Little guy needs a raise

This is the best place on Earth, if you’re Gordon Campbell. If you’re a renter living on eight bucks an hour, not so much.

The minimum wage in B.C. has been $8 an hour for eight years. We now have the lowest minimum wage in the country.

Lower than Newfoundland. Lower than P.E.I., the world’s smallest province, where the only industries are potatoes and Anne of Green Gables.

If you work eight hours a day, five days a week on minimum wage, you make $64 a day or $1,280 a month, and when the price of an average apartment is north of $900, that doesn’t leave much for, uh, food.

People cope. They work seven days a week at three or four jobs — although it’s tougher to get one job in this economy, never mind three or four. They double and triple up in studio apartments. They get by.

But there is zero wiggle room. Get the swine flu, lose your job, you’re on the curb. The best place on Earth can turn into hell on Earth pretty quickly.

B.C. Federation of Labour president Jim Sinclair says we should hike the minimum wage to $10 an hour, and it’s hard to argue. That means $80 a day or $1,600 a month, just enough to keep the wolves from making themselves at home on your doorstep.

Campbell is reluctant to raise the minimum wage for the mysterious reason that most people make more than that anyway. Well, if that’s so, why worry about raising it? He certainly has no qualms about hiking his own salary at the taxpayers’ expense, lest we forget the 50 per cent, $60,000-plus (!) hike he granted himself in 2007.
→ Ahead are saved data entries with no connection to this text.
[config.mk]
export PLATFORM = sky130hd
export DESIGN_NAME = txs_stack
export DESIGN_NICKNAME = d
export VERILOG_FILES = /design/src/rtl/txs_pkg.sv /design/src/rtl/txs_lifo.sv /design/src/rtl/txs_flags.sv /design/src/rtl/txs_stack.sv
export SDC_FILE = /design/constraint.sdc
export NUM_CORES = 1
export LEC_CHECK = 0
export CORE_MARGIN = 1.5
export CORE_UTILIZATION = 50
export DETAILED_ROUTE_END_ITERATION = 16
export PLACE_DENSITY = 0.74
export SLEW_MARGIN = 20
export SYNTH_ARGS = -nofsm -noshare
export SYNTH_HDL_FRONTEND = slang
export SYNTH_SLANG_ARGS = --single-unit
[constraint.sdc]
create_clock -name clk -period 3.04 [get_ports clk]
set_input_delay 0.76 -clock clk [delete_from_list [all_inputs] [get_ports clk]]
set_output_delay 0.76 -clock clk [all_outputs]
set_load 0.005 [all_outputs]
[src/rtl/txs_pkg.sv]
// Package txs_pkg
// Shared record type and byte packing for the transmit status stack.
// Assumes the status byte layout fixed in the brief (bit 7 complete,
// bit 2 overflow, bits 1..0 zero).
package txs_pkg;

    localparam int FLAG_W = 4;
    localparam int BYTE_W = 8;

    typedef struct packed {
        logic intr_req;
        logic jabber;
        logic underrun;
        logic max_coll;
        logic ovf;
    } txs_entry_t;

    // Build a record from the engine flags {intr, jabber, underrun, maxcoll}.
    function automatic txs_entry_t make_entry(input logic [FLAG_W-1:0] f);
        txs_entry_t e;
        e.intr_req = f[3];
        e.jabber   = f[2];
        e.underrun = f[1];
        e.max_coll = f[0];
        e.ovf      = 1'b0;
        return e;
    endfunction

    // Host view of a record; an invalid top reads as zero.
    function automatic logic [BYTE_W-1:0] pack_byte(input logic vld, input txs_entry_t e);
        if (!vld) return '0;
        return {1'b1, e.intr_req, e.jabber, e.underrun, e.max_coll, e.ovf, 2'b00};
    endfunction

endpackage

[src/rtl/txs_lifo.sv]
// Module txs_lifo
// Parameterised last-in, first-out store of transmit records.
// Handles append, replace (push with pop), pop, and the overflow mark
// on a full push. Assumes clr is a single-cycle strobe with priority.
module txs_lifo
    import txs_pkg::*;
#(
    parameter int DEPTH = 4
) (
    input  logic       clk,
    input  logic       rst_n,
    input  logic       clr,
    input  logic       push,
    input  txs_entry_t push_entry,
    input  logic       pop,
    output logic       top_vld,
    output txs_entry_t top_entry,
    output logic       dropped
);

    localparam int CW = $clog2(DEPTH + 1);

    logic [CW-1:0] cnt;
    txs_entry_t    mem [DEPTH];
    logic          empty, full;
    logic          do_rep, do_app, do_drop, do_pop;
    int            top_idx;

    // Decode the operation of this cycle.
    always_comb begin
        empty   = (cnt == '0);
        full    = (cnt == CW'(DEPTH));
        do_rep  = push && pop && !empty && !clr;
        do_app  = push && !do_rep && !full && !clr;
        do_drop = push && !do_rep && full && !clr;
        do_pop  = pop && !push && !empty && !clr;
        top_idx = int'(cnt) - 1;
    end

    assign dropped = do_drop;
    assign top_vld = !empty;

    // Occupancy count.
    always_ff @(posedge clk) begin
        if (!rst_n || clr)
            cnt <= '0;
        else if (do_app)
            cnt <= cnt + 1'b1;
        else if (do_pop)
            cnt <= cnt - 1'b1;
    end

    // One storage slot per depth position.
    for (genvar i = 0; i < DEPTH; i++) begin : g_slot
        logic       wr_en;
        txs_entry_t wr_val;

        // Pick the write for this slot.
        always_comb begin
            wr_en  = 1'b0;
            wr_val = mem[i];
            if ((do_rep && i == top_idx) || (do_app && i == int'(cnt))) begin
                wr_en  = 1'b1;
                wr_val = push_entry;
            end else if (do_drop && i == top_idx) begin
                wr_en      = 1'b1;
                wr_val.ovf = 1'b1;
            end
        end

        // Slot register.
        always_ff @(posedge clk) begin
            if (!rst_n)
                mem[i] <= '0;
            else if (wr_en)
                mem[i] <= wr_val;
        end
    end

    // Select the top record.
    always_comb begin
        top_entry = '0;
        for (int i = 0; i < DEPTH; i++)
            if (i == top_idx) top_entry = mem[i];
    end

    p_count_bound_r6: assert property (@(posedge clk) disable iff (!rst_n)
        cnt <= CW'(DEPTH));
    p_full_drop_r6: assert property (@(posedge clk) disable iff (!rst_n)
        (push && !pop && !clr && full) |=> (cnt == CW'(DEPTH)) && top_entry.ovf);
    p_replace_r7: assert property (@(posedge clk) disable iff (!rst_n)
        (push && pop && !clr && !empty) |=> $stable(cnt));
    p_clear_r9: assert property (@(posedge clk) disable iff (!rst_n)
        clr |=> (cnt == '0));
    p_pop_r4: assert property (@(posedge clk) disable iff (!rst_n)
        (pop && !push && !clr && !empty) |=> (cnt == $past(cnt) - 1'b1));

endmodule

[src/rtl/txs_flags.sv]
// Module txs_flags
// Event pulse, reset-required and lost-record flags of the status stack.
// Assumes push and clr are strobes from the same clock domain.
module txs_flags (
    input  logic clk,
    input  logic rst_n,
    input  logic clr,
    input  logic push,
    input  logic fatal_err,
    input  logic dropped,
    output logic done_pulse,
    output logic need_reset,
    output logic lost
);

    // One-cycle event per accepted frame result.
    always_ff @(posedge clk) begin
        if (!rst_n) done_pulse <= 1'b0;
        else        done_pulse <= push && !clr;
    end

    // Sticky transmitter-stuck flag, cleared by transmit reset.
    always_ff @(posedge clk) begin
        if (!rst_n || clr)          need_reset <= 1'b0;
        else if (push && fatal_err) need_reset <= 1'b1;
    end

    // Sticky dropped-record flag.
    always_ff @(posedge clk) begin
        if (!rst_n || clr) lost <= 1'b0;
        else if (dropped)  lost <= 1'b1;
    end

    p_need_hold_r8: assert property (@(posedge clk) disable iff (!rst_n)
        (need_reset && !clr) |=> need_reset);
    p_need_set_r8: assert property (@(posedge clk) disable iff (!rst_n)
        (push && fatal_err && !clr) |=> need_reset);
    p_done_r10: assert property (@(posedge clk) disable iff (!rst_n)
        (push && !clr) |=> done_pulse);
    p_clear_r9: assert property (@(posedge clk) disable iff (!rst_n)
        clr |=> (!lost && !need_reset && !done_pulse));

endmodule

[src/rtl/txs_stack.sv]
// Module txs_stack
// Transmit completion status stack: frame results pushed by the engine,
// read newest-first and popped by host writes, with overflow marking,
// lost-record and reset-required flags. Synchronous active-low reset.
module txs_stack
    import txs_pkg::*;
#(
    parameter int DEPTH = 4
) (
    input  logic              clk,
    input  logic              rst_n,
    input  logic              tx_fin,
    input  logic [FLAG_W-1:0] tx_fin_flags,
    input  logic              host_wr,
    output logic [BYTE_W-1:0] host_rd,
    input  logic              tx_reset,
    output logic              tx_done,
    output logic              need_tx_reset,
    output logic              records_lost
);

    txs_entry_t new_entry, top_entry;
    logic       top_vld, dropped;

    assign new_entry = make_entry(tx_fin_flags);

    txs_lifo #(.DEPTH(DEPTH)) u_lifo (
        .clk        (clk),
        .rst_n      (rst_n),
        .clr        (tx_reset),
        .push       (tx_fin),
        .push_entry (new_entry),
        .pop        (host_wr),
        .top_vld    (top_vld),
        .top_entry  (top_entry),
        .dropped    (dropped)
    );

    txs_flags u_flags (
        .clk        (clk),
        .rst_n      (rst_n),
        .clr        (tx_reset),
        .push       (tx_fin),
        .fatal_err  (new_entry.jabber || new_entry.underrun),
        .dropped    (dropped),
        .done_pulse (tx_done),
        .need_reset (need_tx_reset),
        .lost       (records_lost)
    );

    // Host byte view of the top record.
    always_comb host_rd = pack_byte(top_vld, top_entry);

    p_low_bits_r2: assert property (@(posedge clk) disable iff (!rst_n)
        host_rd[1:0] == 2'b00);
    p_empty_zero_r5: assert property (@(posedge clk) disable iff (!rst_n)
        !host_rd[7] |-> (host_rd == '0));
    p_reset_empties_r9: assert property (@(posedge clk) disable iff (!rst_n)
        tx_reset |=> (host_rd == '0));

endmodule

## Word level (Yosys, flattened, before mapping)

Memory sizes are Yosys's and may differ from the RTL's.
Index checks and enable logic that the tools add are counted.

| word-level totals | value |
|---|---|
| register bits after elaboration | 6 |
| bits in latches | 0 |
| memory bits (writable) | 20 |
| bits in read-only memories | 0 |
| input port bits | 9 |
| output and inout bits | 11 |
| word-level logic and storage cells | 104 |
| memories | 1 |

Memory list:

| memory | words | width | read ports | clocked after Yosys merged registers in | wr ports | RTL line | source |
|---|---|---|---|---|---|---|---|
| u_lifo.mem | 4 | 5 | 4 | 0 | 4 | txs_lifo.sv:24 | `txs_entry_t mem [DEPTH];` |

| cells by class | value |
|---|---|
| add/sub/neg operators | 3 |
| $mul | 0 |
| divide/modulo/power cells | 0 |
| order comparisons | 0 |
| equality and inequality tests | 7 |
| shifts and indexed selects | 0 |
| muxes and demuxes | 44 |
| bitwise operators | 4 |
| reductions and logical operators | 41 |

Operator list:

| kind | count |
|---|---|
| 3-bit by 32-bit == test with 1-bit output, first input constant | 2 |
| 5-bit two-way mux | 8 |
| 2-bit by 32-bit == test with 1-bit output, first input constant | 1 |
| 32-bit logical NOT | 1 |
| 1-bit two-way mux | 29 |
| 1-bit logical AND | 25 |
| 4-bit two-way mux | 4 |
| 8-bit two-way mux | 1 |
| 3-bit == test, first input constant | 2 |
| 1-bit logical NOT | 6 |
| 3-bit logical NOT | 2 |
| 1-bit logical OR | 6 |
| 3-bit two-way mux | 2 |
| 1-bit OR | 4 |
| 3-bit by 1-bit subtractor with 4-bit output, second input constant | 1 |
| 3-bit by 1-bit adder with 3-bit output, second input constant | 1 |
| 2-bit by 3-bit == test with 1-bit output, first input constant | 1 |
| 3-bit == test, second input constant | 1 |
| 3-bit by 1-bit subtractor with 3-bit output, second input constant | 1 |
| 2-bit nonzero test | 1 |

## Logic depth before layout (Yosys ltp)

| depth | value |
|---|---|
| depth after elaboration | 15 |
| gate-level depth with buffers | 7 |
| depth with buffers taken out | 6 |

## Cells and area by module

Synthesis repeated with hierarchy kept, for this count alone.

| second synthesis, totals | value |
|---|---|
| cell total of the unflattened synthesis | 142 |
| area, all modules | 1437.6 um2 |

By module, submodules not included:

| module | times used | cells an instance | area each (um2) | sequential area each (um2) |
|---|---|---|---|---|
| txs_lifo | 1 | 122 | 1276.2 | 660.6 |
| txs_flags | 1 | 10 | 97.6 | 60.1 |
| txs_stack | 1 | 10 | 63.8 | 0.0 |

## Worst setup path before layout

Ideal clock, no wire load.

| path | value |
|---|---|
| path type | input -> register |
| start point | input tx_fin |
| end point | register u_lifo.cnt[2] |
| library setup time | 0.128 ns |
| arrival | 2.263 ns |
| required time | 2.912 ns |
| setup slack | 0.649 ns |
| stages | 7 |
| buffers on the path | 1 |
| path through | buf_2 nor2b_1 nand3b_1 fa_1 or3b_1 a221oi_1 a211oi_1 |

| between the ends | value |
|---|---|
| longest elaborated chain between the ends | 8 |
| elaborated cells between the ends (all ways) | 13 |
| classes of those cells | 1 x mux; 12 x reduce/logical |

Ends and longest elaborated chain:

| what | RTL line | source |
|---|---|---|
| start, declared | txs_stack.sv:12 | `input logic tx_fin,` |
| 1-bit logical AND (3 in series) | txs_lifo.sv:33 | `do_rep = push && pop && !empty && !clr;` |
| 1-bit logical NOT | txs_lifo.sv:34 | `do_app = push && !do_rep && !full && !clr;` |
| 1-bit logical AND (3 in series) | txs_lifo.sv:34 |  |
| 3-bit two-way mux / 2-bit nonzero test (equally long branches) | - |  |
| end signal, assigned | txs_lifo.sv:48 | `cnt <= cnt + 1'b1;` |
| end signal, assigned | txs_lifo.sv:50 | `cnt <= cnt - 1'b1;` |
| end, declared | txs_lifo.sv:23 | `logic [CW-1:0] cnt;` |

Parallel ways exist; a longest one is shown, timed or not.
A chain may end at the register's enable or synchronous reset.

## Worst setup path in the final report

| path | value |
|---|---|
| start point | register u_lifo.cnt[2] |
| end point | output host_rd[2] |

| between the ends | value |
|---|---|
| longest elaborated chain between the ends | 7 |
| elaborated cells between the ends (all ways) | 11 |
| classes of those cells | 1 x add/sub; 3 x eq/ne; 5 x mux; 2 x reduce/logical |

Ends and longest elaborated chain:

| what | RTL line | source |
|---|---|---|
| 3-bit by 1-bit subtractor with 4-bit output | txs_lifo.sv:37 | `top_idx = int'(cnt) - 1;` |
| 32-bit logical NOT | txs_lifo.sv:84 | `if (i == top_idx) top_entry = mem[i];` |
| 5-bit two-way mux (4 in series) | txs_lifo.sv:84 |  |
| 8-bit two-way mux (*) | txs_pkg.sv:32 | `return {1'b1, e.intr_req, e.jabber, e.underrun, e.max_coll, e.ovf, 2'b00};` |
| end, declared | txs_stack.sv:15 | `output logic [BYTE_W-1:0] host_rd,` |

Mark *: on every way between the ends. The rest lies on a longest branch, timed or not.

==> results.py <==
metrics = {
    "status": {
        "status": "finished clean",
    },
    "layout": {
        "finalNonFillerCells": 178,
        "n_antenna_cell": 0,
        "layout_common_cells": "20 x edfxtp_1, 18 x nor2_1, 17 x clkdlybuf4s50_1",
        "final_common_cell": "edfxtp_1",
        "design_area_sq_um": 1610,
        "seqCellArea_sq_um": 722,
        "area_growth_pct": 18.3,
        "multiInputGateArea_sq_um": 587,
        "layout.nets": 159,
        "drive_gt1_share_pct": 9.46,
        "num-fill-cells": 224,
    },
    "grt": {
        "overflow": 0,
        "grt_use_total_pct": 22.1,
        "antenna_found_initial": 0,
        "grt_max_degree": 19,
        "grt_pass1_wl_mm": 4.51,
        "first_global_vias": 965,
    },
    "clock_tree": {
        "cts_buffer_depth": 2,
        "cts_buffers": 3,
        "cts_hold_buf": 0,
        "cts.clk_slew.worst_paths_ns": 0.15,
        "cts_root_buf": "clkbuf_4",
        "insertion_delay_ns": 0.33,
        "htree_levels": 1,
        "cts_sinks": 26,
        "post_cts_buffers": 0,
        "cts_tree": "built",
    },
    "setup_path": {
        "path_cells": "nor2b_2 > a22oi_1 > o22ai_1 > clkdlybuf4s50_1",
        "critPathSlowestCell": "dfxtp_1",
        "path_delay_family": "flip-flops",
        "critical-path-max-stage-delay_ns": 0.54,
        "path_buf_inv": 1,
        "cp-end-kind": "output pin",
        "critPathMaxFanout": 9,
        "startpoint_type": "register",
        "arrival_ns": 2.02,
        "critPathKind": "register to output pin",
        "critPathRequiredTime_ns": 2.28,
    },
    "drt": {
        "drc": 0,
        "dr_wl_met2_mm": 1.39,
        "wl_met1_mm": 1.33,
        "vias_per_cell": 5.74,
        "routed-wl-met3_microns": 136,
        "routed_wl_mm": 2.90,
        "detail-route-antenna-nets": 0,
        "via_count": 1022,
        "drt-initial-drc-count": 53,
        "first_pass_iters": 4,
        "maxUsedRoutingLayer": "met4",
        "wl_per_cell_microns": 16.3,
    },
    "synth": {
        "syn_area_per_cell_sq_um": 10.6,
        "synth_edf_count": 20,
        "synth_warnings": 0,
        "ys_seq_elements": 26,
        "synth_top_family_by_area": "simple AND/OR/NAND/NOR gates",
        "synth-simple-area-share_pct": 20.5,
        "synth_area_sq_um": 1360,
        "netlist_instances": 128,
        "yosys-mux-area-fraction_pct": 5.15,
        "synth_adder_area_share_pct": 1.47,
        "synth_seq_area_share_pct": 52.9,
        "synth-compound-area-share_pct": 13.3,
        "synthXorXnorAreaFrac_pct": 1.29,
        "ys_async_sr_fraction_pct": 0,
        "synth_cell_types": 39,
        "synth_flop_cell": "edfxtp_1",
    },
    "die": {
        "start_util_pct": 54.0,
        "die-area_sq_um": 3040,
        "num_io_pins": 20,
        "rows": 18,
        "fp.coreArea_sq_um": 2520,
        "die_y_microns": 55.2,
        "die_x_microns": 55.2,
    },
    "sta": {
        "slew_headroom_pct": 65.9,
        "max_clock_freq_ghz": 0.360,
        "fin_crit_sh_pct": 91.3,
        "rsz0062_at_grt": "no",
        "fin_setup_tns_ns": 0,
        "hold_violations": 0,
        "period_needed_ns": 2.78,
        "drv_slew": 0,
        "tightest_slew_ns": 0.510,
        "finClkSkew_ns": 0.00471,
        "final-setup-viol-count": 0,
    },
    "place": {
        "dp.cells": 174,
        "placed_area_sq_um": 1560,
        "io_buffers": 17,
        "gp_congestion": 0.800,
        "place_hpwl_mm": 2.12,
    },
    "hold_path": {
        "hp-class": "register to register",
    },
    "power_and_ir_drop": {
        "p_total_uw": 740,
        "p_sw_uw": 165,
        "vdd.ir_drop.worst_v": 0.000398,
        "p_seq_share_pct": 55.2,
        "sw_frac_of_total_pct": 22.3,
        "p_per_area_nw_per_um2": 459,
        "p_leak_nw": 0.586,
        "clockPowerShare_pct": 32.7,
        "cellInternalPower_uw": 575,
        "pwr-share-comb_pct": 12.1,
    },
    "flow_run": {
        "drv_cap": 0,
    },
}
-- worst paths after layout --
check	cells past startpoint	endpoint	slack [ns]	startpoint
setup / recovery	4	host_rd[2]	0.26	u_lifo.cnt[2]
hold / removal	2	u_flags.need_reset	0.46	u_flags.need_reset
setup reg to reg	7	u_lifo.cnt[2]	0.58	u_lifo.cnt[1]
hold reg to reg	2	u_flags.need_reset	0.46	u_flags.need_reset
-- routing by layer --
layer | vias to the layer above | global-route usage, %
li1 | 495 | -
met3 | 5 | 4.03
met1 | 496 | 30.1
met4 | 0 | 8.13
met2 | 26 | 35.3
met5 | - | 0
-- cells in the mapped netlist (2+ instances only) --
library cell	n	share of area [%]
a21oi_1	3	1.1
a22oi_1	5	2.8
and2_1	2	0.92
buf_2	4	1.5
buf_4	3	1.7
dfxtp_1	6	8.8
edfxtp_1	20	44
inv_1	3	0.83
mux2i_1	7	5.1
nand2_1	16	4.4
nand2b_1	3	1.4
nand3b_1	2	1.1
nor2_1	18	5.0
nor2b_1	2	0.92
nor3b_2	2	1.8
o21ai_0	3	1.1
o21ai_1	2	0.74
o22ai_1	5	2.3
xnor2_1	2	1.3
-- state kept, by name, indices dropped and copies added, names as in the netlist --
name	flops
u_flags.done_pulse	1
u_flags.lost	1
u_flags.need_reset	1
u_lifo.cnt	3
u_lifo.mem	20
-- cell families after synthesis --
| logic type | after synthesis |
|---|---|
| simple gates | 53 |
| compound gates | 26 |
| flops | 26 |
| buf+inv | 12 |
| mux | 7 |
| xor+xnor | 2 |
| fa+ha+maj | 1 |
| other cells | 1 |
-- power by group through the flow --
stage               sequential (mW)  combinational (mW)  clock, mW
floorplan                     0.410              0.0577          0
global placement              0.415              0.0865          0
global route                  0.410              0.0992      0.258
detailed placement            0.416              0.0888          0
finish                        0.408              0.0891      0.242
CTS                           0.408              0.0891      0.244
-- layout make-up --
cell class	instances	area share [%]
tap	30	2.33
timing repair buffer	21	12.4
inverter	3	0.699
clock buffer	3	1.40
multi-input combinational	94	36.4
sequential	26	44.8
clock inverter	1	1.86
-- worst register-to-register path, delay by kind of cell, from the launching register on --
| kind | cells | cell delay [ns] |
|---|---|---|
| flops | 1 | 0.60 |
| simple gates | 3 | 0.69 |
| fa+ha+maj | 1 | 0.43 |
| compound gates | 2 | 0.38 |
| buf+inv | 1 | 0.27 |
-- stage by stage --
stage | hold slack, ns | utilization [%] | worst slack [ns]
floorplan | 0.442 | - | 0.649
global placement | 0.434 | 61.7 | 0.264
detailed placement | 0.446 | 61.7 | 0.108
CTS | 0.470 | 63.8 | 0.0512
global route | 0.512 | 63.8 | 0.0885
finish | 0.465 | 63.8 | 0.264
-- what timing repair did --
action                     CTS  global route
setup endpoints to repair    0             5
hold endpoints to repair     0             0
gates resized for setup      0             1
(Power assumes the default switching activity.)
It’s usually the NDP’s job to hike the minimum wage, a thankless task at best. They can stand the whining from business as business doesn’t vote NDP anyway, unless the businessman is Gregor Robertson, and are we sure he votes NDP?

But eight years is too long without a raise. If, according to the Liberals’ own calculations, raising the minimum wage would cost $450 million, that’s about the same as the new roof on B.C. Place. And I haven’t heard any business people complain about that not-so-little boondoggle.

So it’s time for the premier and his business constituency to step up to the plate and do something for the little guy. They’ve certainly spent more than enough on themselves for the last eight years.